The Day 3 solution was ugly enough that the commit message was honest about it: “super ugly solution that needs refactor… got it working, make it pretty next.” The “make it pretty” part never happened, which is the most realistic thing about this entire exercise.

Day 10: Syntax Scoring in C

Day 10 was the one I actually wanted to write about. The problem: given lines of nested brackets ((), [], {}, <>), find corrupted lines (wrong closing bracket) and incomplete lines (missing closing brackets). Score them differently.
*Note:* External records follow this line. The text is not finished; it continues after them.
Source: an optimization exercise on an open RTL-to-GDS flow (aim: small area). Production flows keep margins and buffers that such runs may drop. Only simulation tests tie the RTL to the original design; equivalence was not proved. Power figures rest on the tool's default switching activity, not on a simulated workload.

## flow/run.sh

```bash
#!/bin/bash
# synth_recipe.tcl (not shown) runs the flow's synth.tcl, then flattens the netlist and writes it again
# the make line also repeats each setting of config.mk as NAME=value (left out here)
make -C /OpenROAD-flow-scripts/flow DESIGN_CONFIG=/design/flow/config.mk WORK_HOME=/design/flow/orfs CLKGATE_MAP_FILE= SYNTH_SCRIPT=/design/flow/synth_recipe.tcl finish
```

## flow/config.mk

```make
export PLATFORM = sky130hd
export DESIGN_NAME = sync_manager
export DESIGN_NICKNAME = sync_manager
export VERILOG_FILES = /design/flow/design.v
export SDC_FILE = /design/flow/constraint.sdc
export NUM_CORES = 4
export LEC_CHECK = 0
export CAP_MARGIN = 20
export CORE_MARGIN = 2
export CORE_UTILIZATION = 40
export SLEW_MARGIN = 20
```

## flow/constraint.sdc

```tcl
create_clock -name core_clock -period 10.0 [get_ports {aclk}]
set_input_delay 2.0000 -clock core_clock [delete_from_list [all_inputs] [get_ports {aclk}]]
set_output_delay 2.0000 -clock core_clock [all_outputs]
set_load 0.01 [all_outputs]
```
Source: an optimization exercise on an open RTL-to-GDS flow (aim: small area). Production flows keep margins and buffers that such runs may drop.
Function was not checked in any run shown here: the RTL went through the layout flow alone.

$ cat flow/design.v
module fsm_engine (
    input  wire        clk,
    input  wire        rst,
    input  wire [3:0]  sensor_in,
    output reg  [2:0]  action_out
);
    typedef enum logic [1:0] {
        IDLE  = 2'b00,
        WALK  = 2'b01,
        TURN  = 2'b10,
        STOP  = 2'b11
    } state_t;
    state_t state, next_state;
    always_ff @(posedge clk or posedge rst) begin
        if (rst)
            state <= IDLE;
        else
            state <= next_state;
    end
    always_comb begin
        case (state)
            IDLE:  next_state = sensor_in[0] ? WALK : IDLE;
            WALK:  next_state = sensor_in[1] ? TURN : WALK;
            TURN:  next_state = sensor_in[2] ? STOP : TURN;
            STOP:  next_state = IDLE;
            default: next_state = IDLE;
        endcase
    end
    always_comb begin
        case (state)
            IDLE:  action_out = 3'b000;
            WALK:  action_out = 3'b001;
            TURN:  action_out = 3'b010;
            STOP:  action_out = 3'b100;
            default: action_out = 3'b000;
        endcase
    end
endmodule
module pid_controller (
    input  wire             clk,
    input  wire             rst,
    input  wire signed [15:0] ref_in,
    input  wire signed [15:0] y,
    output reg  signed [15:0] u_out
);
    parameter signed [15:0] Kp = 16'sd2;
    parameter signed [15:0] Ki = 16'sd1;
    parameter signed [15:0] Kd = 16'sd1;
    reg signed [15:0] e, e_prev, integ, deriv;
    always @(posedge clk or posedge rst) begin
        if (rst) begin
            e      <= 0;
            e_prev <= 0;
            integ  <= 0;
            deriv  <= 0;
            u_out  <= 0;
        end else begin
            e      <= ref_in - y;
            integ  <= integ + e;
            deriv  <= e - e_prev;
            u_out  <= Kp*e + Ki*integ + Kd*deriv;
            e_prev <= e;
        end
    end
endmodule
module soc_top (
    input  wire        clk,
    input  wire        rst,
    input  wire [3:0]  sensor_in,
    input  wire [15:0] y_feedback,
    output wire [15:0] actuator_out
);
    wire [2:0] action_out;
    wire [15:0] ref_val;
    fsm_engine fsm_inst (
        .clk(clk),
        .rst(rst),
        .sensor_in(sensor_in),
        .action_out(action_out)
    );
    assign ref_val = (action_out == 3'b001) ? 16'd1000 :    
                 (action_out == 3'b010) ? -16'd500 :    
                 16'd0;                                 
    pid_controller pid_inst (
        .clk(clk),
        .rst(rst),
        .ref_in(ref_val),
        .y(y_feedback),
        .u_out(actuator_out)
    );
endmodule
$ cat flow/run.sh
#!/bin/bash
# synth_recipe.tcl (not shown) runs the flow's synth.tcl, then flattens the netlist and writes it again
# the make line also repeats each setting of config.mk as NAME=value (left out here)
make -C /OpenROAD-flow-scripts/flow DESIGN_CONFIG=/design/flow/config.mk WORK_HOME=/design/flow/orfs CLKGATE_MAP_FILE= SYNTH_SCRIPT=/design/flow/synth_recipe.tcl finish
$ cat flow/config.mk
export PLATFORM = sky130hd
export DESIGN_NAME = soc_top
export DESIGN_NICKNAME = soc_top
export VERILOG_FILES = /design/flow/design.v
export SDC_FILE = /design/flow/constraint.sdc
export NUM_CORES = 4
export LEC_CHECK = 0
export CAP_MARGIN = 20
export CORE_MARGIN = 2
export CORE_UTILIZATION = 40
export SLEW_MARGIN = 20
$ cat flow/constraint.sdc
create_clock -name core_clock -period 3.0 [get_ports {clk}]
set_input_delay 0.6000 -clock core_clock [delete_from_list [all_inputs] [get_ports {clk}]]
set_output_delay 0.6000 -clock core_clock [all_outputs]
set_load 0.01 [all_outputs]
Context: an optimization exercise on an open-source flow, tuned for small area and a short achievable clock period. The choices shown serve that exercise and are no tape-out recipe. The RTL of this run was laid out without a check of its function.

**design/flow/config.mk**
```make
export PLATFORM = sky130hd
export DESIGN_NAME = rrc_filter
export DESIGN_NICKNAME = rrc_filter
export VERILOG_FILES = /design/flow/design.v
export SDC_FILE = /design/flow/constraint.sdc
export NUM_CORES = 4
export LEC_CHECK = 0
export ABC_CLOCK_PERIOD_IN_PS = 800
export CAP_MARGIN = 20
export CORE_MARGIN = 2
export CORE_UTILIZATION = 55
export CTS_BUF_LIST = sky130_fd_sc_hd__clkbuf_4 sky130_fd_sc_hd__clkbuf_8
export CTS_CLUSTER_DIAMETER = 60
export CTS_CLUSTER_SIZE = 20
export SLEW_MARGIN = 20
export SYNTH_HIERARCHICAL = 1
```
**design/flow/constraint.sdc**
```tcl
create_clock -name core_clock -period 10.5 [get_ports {clk}]
set_input_delay 2.1000 -clock core_clock [delete_from_list [all_inputs] [get_ports {clk}]]
set_output_delay 2.1000 -clock core_clock [all_outputs]
set_load 0.01 [all_outputs]
```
This is a textbook stack problem, and I wanted to build the stack myself.

The Stack

A character array with push, pop, peek, and isEmpty. Nothing fancy, but the implementation decisions matter:

char parens[ARRAY_LEN];
int indeX = 0;  // "index" clashed with something else

bool push(char val)
{
    if (indeX < ARRAY_LEN) {
        parens[indeX++] = val;
        return true;
    }
    return false;
}

char pop(void)
{
    if (indeX > 0) {
        char tmp = peek();
        indeX--;
        parens[indeX] = ' ';
        return tmp;
    }
    return ' ';
}

The push returns a boolean for overflow protection. The pop clears the vacated slot (not strictly necessary, but makes debugging easier when you print the array). The index variable is named indeX because index collided with another symbol – the kind of naming compromise that only happens in C.

Part 1: Corrupted Lines

Walk each line character by character. Open brackets get pushed. Closing brackets check if they match the top of the stack:

if (c == '(' || c == '[' || c == '{' || c == '<')
{
    push(c);
}
else
{
    if (isMatch(c))
        pop();       // correct close, continue
    else
        // CORRUPTED: expected one thing, got another
}

The isMatch function uses a switch statement to map closing brackets to their opening counterparts. Score the first illegal character per line: ) = 3, ] = 57, } = 1197, > = 25137.

Part 2: Incomplete Lines

Lines that aren’t corrupted but still have items on the stack at end-of-line are incomplete. Pop remaining open brackets, map each to its closing counterpart, and compute a score:

while (!isEmpty())
{
    char c = pop();
    uint64_t tmp = 0;
    if (c == '(') tmp = 1;
    else if (c == '[') tmp = 2;
    else if (c == '{') tmp = 3;
    else if (c == '<') tmp = 4;
    score = score * 5 + tmp;
}

The score * 5 + value accumulation produces large numbers fast, which is why the score is a uint64_t. The final answer is the median of all incomplete line scores, computed via qsort with a custom comparator:

int compare(const void* a, const void* b)
{
    const uint64_t ai = *(const uint64_t*)a;
    const uint64_t bi = *(const uint64_t*)b;
    if (ai < bi) return -1;
    else if (ai > bi) return 1;
    else return 0;
}

qsort(invalidScores, invalidScoreCount, sizeof(uint64_t), compare);
printf("INVALID SCORE %ju", invalidScores[invalidScoreCount / 2]);

The comparator can’t just return a - b like you’d do with int – uint64_t subtraction wraps around, so explicit comparison is required. A common gotcha.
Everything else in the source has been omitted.